Our findings support the prioritisation of rat control in suburban native vegetation patches and surrounding buffer zones extending into residential areas. Connecting these areas by planting native vegetation corridors, for example, in volunteers’ backyards, would provide positive benefits for biodiversity (Goddard et al. 2010). Pest control will be required in these areas to ensure native wildlife can thrive. However, care must be taken not to ignore suburbs with low socio-economic status that may not have native vegetation patches but would still benefit from connecting with birds.

As cats are a popular pet globally (23% of households; GFK 2016) and we did record instances of cat predation on fledglings in our study. Although cats also eat rodents, van Heezik et al. (2010) showed that cats have a significant impact on New Zealand’s urban bird populations regardless of their consumption of rodents, and that both rats and cats require management. Engaging with cat owners about responsible pet ownership is likely to be one of the most acceptable and effective management strategies for urban cats (Ovenden et al. 2024).

Conclusion

Rat control can suppress rats and is slightly associated with higher fledging success.
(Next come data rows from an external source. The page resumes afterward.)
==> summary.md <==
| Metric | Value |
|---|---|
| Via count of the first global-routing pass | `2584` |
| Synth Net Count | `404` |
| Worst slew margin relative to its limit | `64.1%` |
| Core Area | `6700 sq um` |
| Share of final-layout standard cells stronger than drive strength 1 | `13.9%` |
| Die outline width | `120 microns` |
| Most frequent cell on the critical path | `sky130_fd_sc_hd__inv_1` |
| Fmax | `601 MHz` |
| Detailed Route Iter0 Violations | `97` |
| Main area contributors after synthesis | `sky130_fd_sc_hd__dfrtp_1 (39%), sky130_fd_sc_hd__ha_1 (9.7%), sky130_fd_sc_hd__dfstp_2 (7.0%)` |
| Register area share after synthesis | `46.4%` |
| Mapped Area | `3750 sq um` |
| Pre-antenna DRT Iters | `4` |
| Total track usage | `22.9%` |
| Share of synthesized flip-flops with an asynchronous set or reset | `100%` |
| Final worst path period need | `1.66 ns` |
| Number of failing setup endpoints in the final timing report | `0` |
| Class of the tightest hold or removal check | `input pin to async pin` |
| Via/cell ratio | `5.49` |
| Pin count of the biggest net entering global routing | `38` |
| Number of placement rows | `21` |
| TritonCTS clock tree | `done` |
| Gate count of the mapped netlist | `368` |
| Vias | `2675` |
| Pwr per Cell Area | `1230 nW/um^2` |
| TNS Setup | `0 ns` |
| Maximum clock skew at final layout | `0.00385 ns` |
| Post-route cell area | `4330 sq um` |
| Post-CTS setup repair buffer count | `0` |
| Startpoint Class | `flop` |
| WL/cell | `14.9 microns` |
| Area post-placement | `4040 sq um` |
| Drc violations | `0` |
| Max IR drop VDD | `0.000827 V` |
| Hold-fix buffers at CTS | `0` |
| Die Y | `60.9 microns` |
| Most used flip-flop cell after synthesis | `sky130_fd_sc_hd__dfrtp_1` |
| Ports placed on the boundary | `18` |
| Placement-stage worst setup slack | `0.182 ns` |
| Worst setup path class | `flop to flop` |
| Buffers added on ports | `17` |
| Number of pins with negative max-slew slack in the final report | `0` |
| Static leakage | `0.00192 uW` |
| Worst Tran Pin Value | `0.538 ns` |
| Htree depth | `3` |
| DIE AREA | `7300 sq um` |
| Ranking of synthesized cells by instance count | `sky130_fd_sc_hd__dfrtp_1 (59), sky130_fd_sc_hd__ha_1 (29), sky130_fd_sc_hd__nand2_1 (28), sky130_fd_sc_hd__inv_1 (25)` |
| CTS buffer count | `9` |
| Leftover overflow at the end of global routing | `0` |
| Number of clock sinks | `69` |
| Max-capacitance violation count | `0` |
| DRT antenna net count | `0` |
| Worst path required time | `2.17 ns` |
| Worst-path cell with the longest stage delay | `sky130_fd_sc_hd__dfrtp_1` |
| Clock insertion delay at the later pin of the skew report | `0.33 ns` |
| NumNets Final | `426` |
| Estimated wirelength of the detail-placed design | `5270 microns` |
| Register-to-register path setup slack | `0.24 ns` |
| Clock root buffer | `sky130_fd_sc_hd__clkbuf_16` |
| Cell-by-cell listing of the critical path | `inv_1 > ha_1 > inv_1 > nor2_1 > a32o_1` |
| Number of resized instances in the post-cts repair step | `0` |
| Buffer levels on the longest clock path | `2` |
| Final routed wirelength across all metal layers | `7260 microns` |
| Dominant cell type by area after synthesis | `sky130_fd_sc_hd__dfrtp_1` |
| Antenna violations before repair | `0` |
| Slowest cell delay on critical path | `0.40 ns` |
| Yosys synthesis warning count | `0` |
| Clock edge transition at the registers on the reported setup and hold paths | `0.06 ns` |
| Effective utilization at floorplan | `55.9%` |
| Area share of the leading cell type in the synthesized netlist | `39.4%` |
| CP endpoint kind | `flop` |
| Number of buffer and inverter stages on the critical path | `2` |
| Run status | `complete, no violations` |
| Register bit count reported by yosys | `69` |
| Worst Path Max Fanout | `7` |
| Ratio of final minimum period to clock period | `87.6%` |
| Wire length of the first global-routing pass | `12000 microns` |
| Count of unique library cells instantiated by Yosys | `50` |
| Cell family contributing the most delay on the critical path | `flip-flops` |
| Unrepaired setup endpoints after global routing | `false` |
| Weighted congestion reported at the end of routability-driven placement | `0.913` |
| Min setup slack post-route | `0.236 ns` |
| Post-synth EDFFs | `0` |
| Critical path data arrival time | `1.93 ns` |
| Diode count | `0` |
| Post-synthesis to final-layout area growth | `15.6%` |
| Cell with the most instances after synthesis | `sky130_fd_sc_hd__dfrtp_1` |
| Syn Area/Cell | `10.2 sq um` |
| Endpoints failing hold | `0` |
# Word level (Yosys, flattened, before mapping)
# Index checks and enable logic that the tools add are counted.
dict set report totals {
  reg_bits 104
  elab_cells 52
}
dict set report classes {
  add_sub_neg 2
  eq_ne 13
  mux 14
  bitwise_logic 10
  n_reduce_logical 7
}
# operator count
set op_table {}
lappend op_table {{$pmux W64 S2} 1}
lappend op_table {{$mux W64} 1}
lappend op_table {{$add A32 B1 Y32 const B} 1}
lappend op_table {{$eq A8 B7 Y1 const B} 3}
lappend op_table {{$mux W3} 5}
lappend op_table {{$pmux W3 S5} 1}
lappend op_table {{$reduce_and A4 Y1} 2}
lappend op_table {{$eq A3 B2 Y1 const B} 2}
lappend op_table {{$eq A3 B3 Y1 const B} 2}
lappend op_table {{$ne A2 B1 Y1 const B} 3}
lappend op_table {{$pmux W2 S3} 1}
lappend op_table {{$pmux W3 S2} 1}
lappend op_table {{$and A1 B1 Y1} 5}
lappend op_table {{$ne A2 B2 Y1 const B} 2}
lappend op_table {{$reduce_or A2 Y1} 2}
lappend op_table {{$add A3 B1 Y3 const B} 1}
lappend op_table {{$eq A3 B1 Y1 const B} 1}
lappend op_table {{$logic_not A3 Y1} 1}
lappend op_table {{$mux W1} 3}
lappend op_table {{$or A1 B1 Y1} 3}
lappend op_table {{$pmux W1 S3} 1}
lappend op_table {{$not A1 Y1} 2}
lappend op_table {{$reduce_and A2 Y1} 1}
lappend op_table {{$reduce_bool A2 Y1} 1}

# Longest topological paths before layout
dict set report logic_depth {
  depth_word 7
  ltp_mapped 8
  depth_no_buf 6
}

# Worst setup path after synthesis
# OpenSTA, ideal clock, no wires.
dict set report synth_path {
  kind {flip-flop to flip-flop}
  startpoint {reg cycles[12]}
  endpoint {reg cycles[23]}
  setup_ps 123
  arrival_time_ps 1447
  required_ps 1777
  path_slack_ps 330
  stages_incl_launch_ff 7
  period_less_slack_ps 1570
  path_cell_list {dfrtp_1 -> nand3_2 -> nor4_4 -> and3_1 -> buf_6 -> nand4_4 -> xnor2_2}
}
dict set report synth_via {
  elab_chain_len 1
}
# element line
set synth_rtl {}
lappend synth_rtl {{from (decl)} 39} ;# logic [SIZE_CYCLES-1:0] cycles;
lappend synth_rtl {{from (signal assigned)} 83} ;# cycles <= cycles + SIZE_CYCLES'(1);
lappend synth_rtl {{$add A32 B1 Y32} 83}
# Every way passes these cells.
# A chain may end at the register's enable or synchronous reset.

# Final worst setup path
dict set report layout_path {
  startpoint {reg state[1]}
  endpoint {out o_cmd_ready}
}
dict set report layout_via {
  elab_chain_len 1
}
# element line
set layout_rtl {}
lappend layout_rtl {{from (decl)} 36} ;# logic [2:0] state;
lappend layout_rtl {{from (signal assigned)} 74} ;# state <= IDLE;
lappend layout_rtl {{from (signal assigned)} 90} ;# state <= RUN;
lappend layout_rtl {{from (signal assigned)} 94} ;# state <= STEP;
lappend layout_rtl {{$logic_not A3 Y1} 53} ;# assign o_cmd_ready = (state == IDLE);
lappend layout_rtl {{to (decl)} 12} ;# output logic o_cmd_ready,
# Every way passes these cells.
### src/rtl/score_sequencer.sv
// Melody score sequencer: walks a synchronous score ROM and drives note/octave
// to a tone generator with tick-based durations, inter-note gaps, pause and loop.
module score_sequencer #(
    parameter int addr_width  = 6,
    parameter int tick_cycles = 3125000,
    parameter int gap_ticks   = 1
) (
    input  logic                  clk,
    input  logic                  reset,
    input  logic                  start,
    input  logic                  stop,
    input  logic                  pause,
    input  logic                  loop,
    output logic [addr_width-1:0] rom_addr,
    input  logic [11:0]           rom_data,
    output logic [2:0]            octave,
    output logic [3:0]            note,
    output logic                  busy,
    output logic                  done
);
    localparam int tick_w = (tick_cycles > 1) ? $clog2(tick_cycles) : 1;
    localparam int gap_w  = $clog2(gap_ticks + 1);
    localparam int dur_w  = (gap_w > 5) ? gap_w : 5;

    localparam logic [3:0]        rest      = 4'd12;
    localparam logic [tick_w-1:0] tick_last = tick_w'(tick_cycles - 1);
    localparam logic [dur_w-1:0]  gap_load  = dur_w'(gap_ticks);
    localparam logic [dur_w-1:0]  dur_one   = dur_w'(1);

    typedef enum logic [2:0] {IDLE, FETCH, LOAD, PLAY, GAP} state_t;

    state_t                state, state_n;
    logic [addr_width-1:0] addr_n;
    logic [2:0]            oct_n;
    logic [3:0]            note_n, note_lat, lat_n;
    logic [tick_w-1:0]     tick_cnt, tick_n;
    logic [dur_w-1:0]      dur_cnt, dur_n;
    logic                  busy_n, done_n;
    logic                  tick_wrap, advance, end_score;

    always_ff @(posedge clk or posedge reset) begin
        if (reset) begin
            state    <= IDLE;
            rom_addr <= '0;
            octave   <= '0;
            note     <= rest;
            note_lat <= rest;
            tick_cnt <= '0;
            dur_cnt  <= '0;
            busy     <= 1'b0;
            done     <= 1'b0;
        end else begin
            state    <= state_n;
            rom_addr <= addr_n;
            octave   <= oct_n;
            note     <= note_n;
            note_lat <= lat_n;
            tick_cnt <= tick_n;
            dur_cnt  <= dur_n;
            busy     <= busy_n;
            done     <= done_n;
        end
    end

    always_comb begin
        state_n   = state;
        addr_n    = rom_addr;
        oct_n     = octave;
        note_n    = note;
        lat_n     = note_lat;
        tick_n    = tick_cnt;
        dur_n     = dur_cnt;
        done_n    = 1'b0;
        advance   = 1'b0;
        end_score = 1'b0;
        tick_wrap = (tick_cnt == tick_last);

        case (state)
            IDLE: begin
                note_n = rest;
                oct_n  = '0;
                addr_n = '0;
                tick_n = '0;
                dur_n  = '0;
                if (start) state_n = FETCH;
            end
            FETCH: state_n = LOAD;
            LOAD: begin
                if (rom_data[4:0] != 5'd0) begin
                    oct_n   = rom_data[11:9];
                    note_n  = rom_data[8:5];
                    lat_n   = rom_data[8:5];
                    dur_n   = dur_w'(rom_data[4:0]);
                    tick_n  = '0;
                    state_n = PLAY;
                end else if (loop && rom_addr != '0) begin
                    addr_n  = '0;
                    state_n = FETCH;
                end else begin
                    // a zero-length entry at address 0 would otherwise refetch forever
                    end_score = 1'b1;
                end
            end
            PLAY: begin
                if (pause) begin
                    note_n = rest;
                end else begin
                    note_n = note_lat;
                    tick_n = tick_wrap ? '0 : tick_cnt + 1'b1;
                    if (tick_wrap) begin
                        dur_n = dur_cnt - 1'b1;
                        if (dur_cnt == dur_one) begin
                            note_n = rest;
                            if (gap_ticks != 0) begin
                                dur_n   = gap_load;
                                state_n = GAP;
                            end else begin
                                advance = 1'b1;
                            end
                        end
                    end
                end
            end
            GAP: begin
                note_n = rest;
                if (!pause) begin
                    tick_n = tick_wrap ? '0 : tick_cnt + 1'b1;
                    if (tick_wrap) begin
                        dur_n = dur_cnt - 1'b1;
                        if (dur_cnt == dur_one) advance = 1'b1;
                    end
                end
            end
            default: state_n = IDLE;
        endcase

        // running off the top of the score behaves like an end marker
        if (advance) begin
            if (&rom_addr) begin
                addr_n = '0;
                if (loop) state_n = FETCH;
                else      end_score = 1'b1;
            end else begin
                addr_n  = rom_addr + 1'b1;
                state_n = FETCH;
            end
        end

        if (end_score) begin
            state_n = IDLE;
            done_n  = 1'b1;
            addr_n  = '0;
            note_n  = rest;
            oct_n   = '0;
        end

        if (stop) begin
            state_n = IDLE;
            done_n  = 1'b0;
            addr_n  = '0;
            note_n  = rest;
            oct_n   = '0;
            tick_n  = '0;
            dur_n   = '0;
        end

        busy_n = (state_n != IDLE);
    end
endmodule
**config.mk**
```make
export PLATFORM = sky130hd
export DESIGN_NAME = ahb_axi_bridge
export DESIGN_NICKNAME = d
export VERILOG_FILES = /design/src/rtl/ahb_axi_pkg.sv /design/src/rtl/ahb_xfer_check.sv /design/src/rtl/ahb_axi_bridge.sv
export SDC_FILE = /design/constraint.sdc
export NUM_CORES = 1
export LEC_CHECK = 0
export BUFFER_PORTS_ARGS = -buffer_cell sky130_fd_sc_hd__buf_4
export CORE_AREA = 4 4 114 116
export CTS_CLUSTER_SIZE = 12
export DETAILED_ROUTE_END_ITERATION = 8
export DIE_AREA = 0 0 118 120
export GPL_ROUTABILITY_DRIVEN = 0
export PLACE_DENSITY = 0.7
export SLEW_MARGIN = 20
export SYNTH_ARGS = -nofsm -noshare
export SYNTH_HDL_FRONTEND = slang
export SYNTH_HIERARCHICAL = 1
export SYNTH_SLANG_ARGS = --single-unit
```
**constraint.sdc**
```tcl
create_clock -name a_clk -period 2.9 [get_ports a_clk]
set_input_delay 0.58 -clock a_clk [delete_from_list [all_inputs] [get_ports a_clk]]
set_output_delay 0.58 -clock a_clk [all_outputs]
set_load 0.01 [all_outputs]
```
It is also associated with higher local relative abundance of native and endemic birds. Rat control intensity in the surrounding neighbourhood had a low impact on local outcomes for birds, suggesting that higher levels of participation in backyard rat control would be required for improvements at the neighbourhood level. Increases in rat control did not dramatically alter bird community composition. Other factors, such as habitat availability, should be considered, and require further research (Noe et al. 2022). If communities want to encourage extant native and endemic birds to return to urban areas, additional actions, such as planting appropriate vegetation, will be required alongside rat control.